Input data →
`src/rtl/trap_ctrl.sv`:
```
// Machine-mode trap sequencer: saves mepc/mcause, updates mstatus,
// then flushes and redirects fetch; one CSR write per cycle.
module trap_ctrl #(
  parameter logic [11:0] CSR_MSTATUS = 12'h300,
  parameter logic [11:0] CSR_MEPC    = 12'h341,
  parameter logic [11:0] CSR_MCAUSE  = 12'h342
) (
  input  logic        wb_clk_i,
  input  logic        wb_rst_i,
  input  logic        irq_i,
  input  logic [30:0] irq_code_i,
  input  logic        exc_i,
  input  logic [30:0] exc_code_i,
  input  logic        mret_i,
  input  logic        pc_valid_i,
  input  logic [31:0] pc_i,
  input  logic        mem_busy_i,
  input  logic [31:0] csr_mstatus_i,
  input  logic [31:0] csr_mtvec_i,
  input  logic [31:0] csr_mepc_i,
  output logic        csr_we_o,
  output logic [11:0] csr_waddr_o,
  output logic [31:0] csr_wdata_o,
  output logic        stall_o,
  output logic        flush_o,
  output logic [31:0] new_pc_o,
  output logic        trap_active_o
);

  typedef enum logic [2:0] {
    IDLE, WAIT_MEM, W_MEPC, W_MCAUSE,
    W_MSTAT, M_MSTAT, REDIRECT
  } state_t;

  state_t      state_q, state_d;
  logic [31:0] cause_q, cause_d;
  logic [31:0] pc_q, pc_d;
  logic [31:0] ms_q, ms_d;
  logic [31:0] tvec_q, tvec_d;
  logic [31:0] epc_q, epc_d;
  logic        irq_q, irq_d;
  logic        take;

  logic        we_d;
  logic [11:0] addr_d;
  logic [31:0] data_d;
  logic        flush_d;
  logic [31:0] npc_d;
  logic        act_d;

  logic [31:0] base;
  logic [31:0] vec_pc;
  logic [31:0] trap_ms;
  logic [31:0] ret_ms;

  always_comb begin
    state_d = state_q;
    cause_d = cause_q;
    pc_d    = pc_q;
    ms_d    = ms_q;
    tvec_d  = tvec_q;
    epc_d   = epc_q;
    irq_d   = irq_q;
    take    = 1'b0;

    unique case (state_q)
      IDLE: begin
        if (pc_valid_i) begin
          // exceptions beat mret, mret beats interrupts
          priority case (1'b1)
            exc_i: begin
              state_d = W_MEPC;
              take    = 1'b1;
              irq_d   = 1'b0;
              cause_d = {1'b0, exc_code_i};
            end
            mret_i: begin
              state_d = M_MSTAT;
              take    = 1'b1;
              irq_d   = 1'b0;
            end
            irq_i: begin
              state_d = mem_busy_i ? WAIT_MEM : W_MEPC;
              take    = 1'b1;
              irq_d   = 1'b1;
              cause_d = {1'b1, irq_code_i};
            end
            default: ;
          endcase
        end
      end
      WAIT_MEM: begin
        if (!irq_i)
          state_d = IDLE;
        else if (!mem_busy_i)
          state_d = W_MEPC;
      end
      W_MEPC:   state_d = W_MCAUSE;
      W_MCAUSE: state_d = W_MSTAT;
      W_MSTAT:  state_d = REDIRECT;
      M_MSTAT:  state_d = REDIRECT;
      REDIRECT: state_d = IDLE;
      default:  state_d = IDLE;
    endcase

    if (take) begin
      pc_d   = pc_i;
      ms_d   = csr_mstatus_i;
      tvec_d = csr_mtvec_i;
      epc_d  = csr_mepc_i;
    end
  end

  always_comb begin
    base   = {tvec_d[31:2], 2'b00};
    vec_pc = base;
    if (tvec_d[1:0] == 2'b01 && irq_d)
      vec_pc = base + {cause_d[29:0], 2'b00};

    trap_ms         = ms_d;
    trap_ms[12:11]  = 2'b11;
    trap_ms[7]      = ms_d[3];
    trap_ms[3]      = 1'b0;

    ret_ms          = ms_d;
    ret_ms[3]       = ms_d[7];
    ret_ms[7]       = 1'b1;
    ret_ms[12:11]   = 2'b11;
  end

  // outputs are decoded from the next state so they register with it
  always_comb begin
    we_d    = 1'b0;
    addr_d  = '0;
    data_d  = '0;
    flush_d = 1'b0;
    npc_d   = '0;
    act_d   = (state_d != IDLE);
    unique case (state_d)
      W_MEPC: begin
        we_d   = 1'b1;
        addr_d = CSR_MEPC;
        data_d = {pc_d[31:2], 2'b00};
      end
      W_MCAUSE: begin
        we_d   = 1'b1;
        addr_d = CSR_MCAUSE;
        data_d = cause_d;
      end
      W_MSTAT: begin
        we_d   = 1'b1;
        addr_d = CSR_MSTATUS;
        data_d = trap_ms;
      end
      M_MSTAT: begin
        we_d   = 1'b1;
        addr_d = CSR_MSTATUS;
        data_d = ret_ms;
      end
      REDIRECT: begin
        flush_d = 1'b1;
        npc_d   = (state_q == M_MSTAT) ? epc_d : vec_pc;
      end
      default: ;
    endcase
  end

  always_ff @(posedge wb_clk_i or posedge wb_rst_i) begin
    if (wb_rst_i) begin
      state_q       <= IDLE;
      cause_q       <= '0;
      pc_q          <= '0;
      ms_q          <= '0;
      tvec_q        <= '0;
      epc_q         <= '0;
      irq_q         <= 1'b0;
      csr_we_o      <= 1'b0;
      csr_waddr_o   <= '0;
      csr_wdata_o   <= '0;
      stall_o       <= 1'b0;
      flush_o       <= 1'b0;
      new_pc_o      <= '0;
      trap_active_o <= 1'b0;
    end else begin
      state_q       <= state_d;
      cause_q       <= cause_d;
      pc_q          <= pc_d;
      ms_q          <= ms_d;
      tvec_q        <= tvec_d;
      epc_q         <= epc_d;
      irq_q         <= irq_d;
      csr_we_o      <= we_d;
      csr_waddr_o   <= addr_d;
      csr_wdata_o   <= data_d;
      stall_o       <= act_d;
      flush_o       <= flush_d;
      new_pc_o      <= npc_d;
      trap_active_o <= act_d;
    end
  end

endmodule

```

Exercise →
Reproduce the listing above verbatim.

Reply →
`src/rtl/trap_ctrl.sv`:
```
// Machine-mode trap sequencer: saves mepc/mcause, updates mstatus,
// then flushes and redirects fetch; one CSR write per cycle.
module trap_ctrl #(
  parameter logic [11:0] CSR_MSTATUS = 12'h300,
  parameter logic [11:0] CSR_MEPC    = 12'h341,
  parameter logic [11:0] CSR_MCAUSE  = 12'h342
) (
  input  logic        wb_clk_i,
  input  logic        wb_rst_i,
  input  logic        irq_i,
  input  logic [30:0] irq_code_i,
  input  logic        exc_i,
  input  logic [30:0] exc_code_i,
  input  logic        mret_i,
  input  logic        pc_valid_i,
  input  logic [31:0] pc_i,
  input  logic        mem_busy_i,
  input  logic [31:0] csr_mstatus_i,
  input  logic [31:0] csr_mtvec_i,
  input  logic [31:0] csr_mepc_i,
  output logic        csr_we_o,
  output logic [11:0] csr_waddr_o,
  output logic [31:0] csr_wdata_o,
  output logic        stall_o,
  output logic        flush_o,
  output logic [31:0] new_pc_o,
  output logic        trap_active_o
);

  typedef enum logic [2:0] {
    IDLE, WAIT_MEM, W_MEPC, W_MCAUSE,
    W_MSTAT, M_MSTAT, REDIRECT
  } state_t;

  state_t      state_q, state_d;
  logic [31:0] cause_q, cause_d;
  logic [31:0] pc_q, pc_d;
  logic [31:0] ms_q, ms_d;
  logic [31:0] tvec_q, tvec_d;
  logic [31:0] epc_q, epc_d;
  logic        irq_q, irq_d;
  logic        take;

  logic        we_d;
  logic [11:0] addr_d;
  logic [31:0] data_d;
  logic        flush_d;
  logic [31:0] npc_d;
  logic        act_d;

  logic [31:0] base;
  logic [31:0] vec_pc;
  logic [31:0] trap_ms;
  logic [31:0] ret_ms;

  always_comb begin
    state_d = state_q;
    cause_d = cause_q;
    pc_d    = pc_q;
    ms_d    = ms_q;
    tvec_d  = tvec_q;
    epc_d   = epc_q;
    irq_d   = irq_q;
    take    = 1'b0;

    unique case (state_q)
      IDLE: begin
        if (pc_valid_i) begin
          // exceptions beat mret, mret beats interrupts
          priority case (1'b1)
            exc_i: begin
              state_d = W_MEPC;
              take    = 1'b1;
              irq_d   = 1'b0;
              cause_d = {1'b0, exc_code_i};
            end
            mret_i: begin
              state_d = M_MSTAT;
              take    = 1'b1;
              irq_d   = 1'b0;
            end
            irq_i: begin
              state_d = mem_busy_i ? WAIT_MEM : W_MEPC;
              take    = 1'b1;
              irq_d   = 1'b1;
              cause_d = {1'b1, irq_code_i};
            end
            default: ;
          endcase
        end
      end
      WAIT_MEM: begin
        if (!irq_i)
          state_d = IDLE;
        else if (!mem_busy_i)
          state_d = W_MEPC;
      end
      W_MEPC:   state_d = W_MCAUSE;
      W_MCAUSE: state_d = W_MSTAT;
      W_MSTAT:  state_d = REDIRECT;
      M_MSTAT:  state_d = REDIRECT;
      REDIRECT: state_d = IDLE;
      default:  state_d = IDLE;
    endcase

    if (take) begin
      pc_d   = pc_i;
      ms_d   = csr_mstatus_i;
      tvec_d = csr_mtvec_i;
      epc_d  = csr_mepc_i;
    end
  end

  always_comb begin
    base   = {tvec_d[31:2], 2'b00};
    vec_pc = base;
    if (tvec_d[1:0] == 2'b01 && irq_d)
      vec_pc = base + {cause_d[29:0], 2'b00};

    trap_ms         = ms_d;
    trap_ms[12:11]  = 2'b11;
    trap_ms[7]      = ms_d[3];
    trap_ms[3]      = 1'b0;

    ret_ms          = ms_d;
    ret_ms[3]       = ms_d[7];
    ret_ms[7]       = 1'b1;
    ret_ms[12:11]   = 2'b11;
  end

  // outputs are decoded from the next state so they register with it
  always_comb begin
    we_d    = 1'b0;
    addr_d  = '0;
    data_d  = '0;
    flush_d = 1'b0;
    npc_d   = '0;
    act_d   = (state_d != IDLE);
    unique case (state_d)
      W_MEPC: begin
        we_d   = 1'b1;
        addr_d = CSR_MEPC;
        data_d = {pc_d[31:2], 2'b00};
      end
      W_MCAUSE: begin
        we_d   = 1'b1;
        addr_d = CSR_MCAUSE;
        data_d = cause_d;
      end
      W_MSTAT: begin
        we_d   = 1'b1;
        addr_d = CSR_MSTATUS;
        data_d = trap_ms;
      end
      M_MSTAT: begin
        we_d   = 1'b1;
        addr_d = CSR_MSTATUS;
        data_d = ret_ms;
      end
      REDIRECT: begin
        flush_d = 1'b1;
        npc_d   = (state_q == M_MSTAT) ? epc_d : vec_pc;
      end
      default: ;
    endcase
  end

  always_ff @(posedge wb_clk_i or posedge wb_rst_i) begin
    if (wb_rst_i) begin
      state_q       <= IDLE;
      cause_q       <= '0;
      pc_q          <= '0;
      ms_q          <= '0;
      tvec_q        <= '0;
      epc_q         <= '0;
      irq_q         <= 1'b0;
      csr_we_o      <= 1'b0;
      csr_waddr_o   <= '0;
      csr_wdata_o   <= '0;
      stall_o       <= 1'b0;
      flush_o       <= 1'b0;
      new_pc_o      <= '0;
      trap_active_o <= 1'b0;
    end else begin
      state_q       <= state_d;
      cause_q       <= cause_d;
      pc_q          <= pc_d;
      ms_q          <= ms_d;
      tvec_q        <= tvec_d;
      epc_q         <= epc_d;
      irq_q         <= irq_d;
      csr_we_o      <= we_d;
      csr_waddr_o   <= addr_d;
      csr_wdata_o   <= data_d;
      stall_o       <= act_d;
      flush_o       <= flush_d;
      new_pc_o      <= npc_d;
      trap_active_o <= act_d;
    end
  end

endmodule

```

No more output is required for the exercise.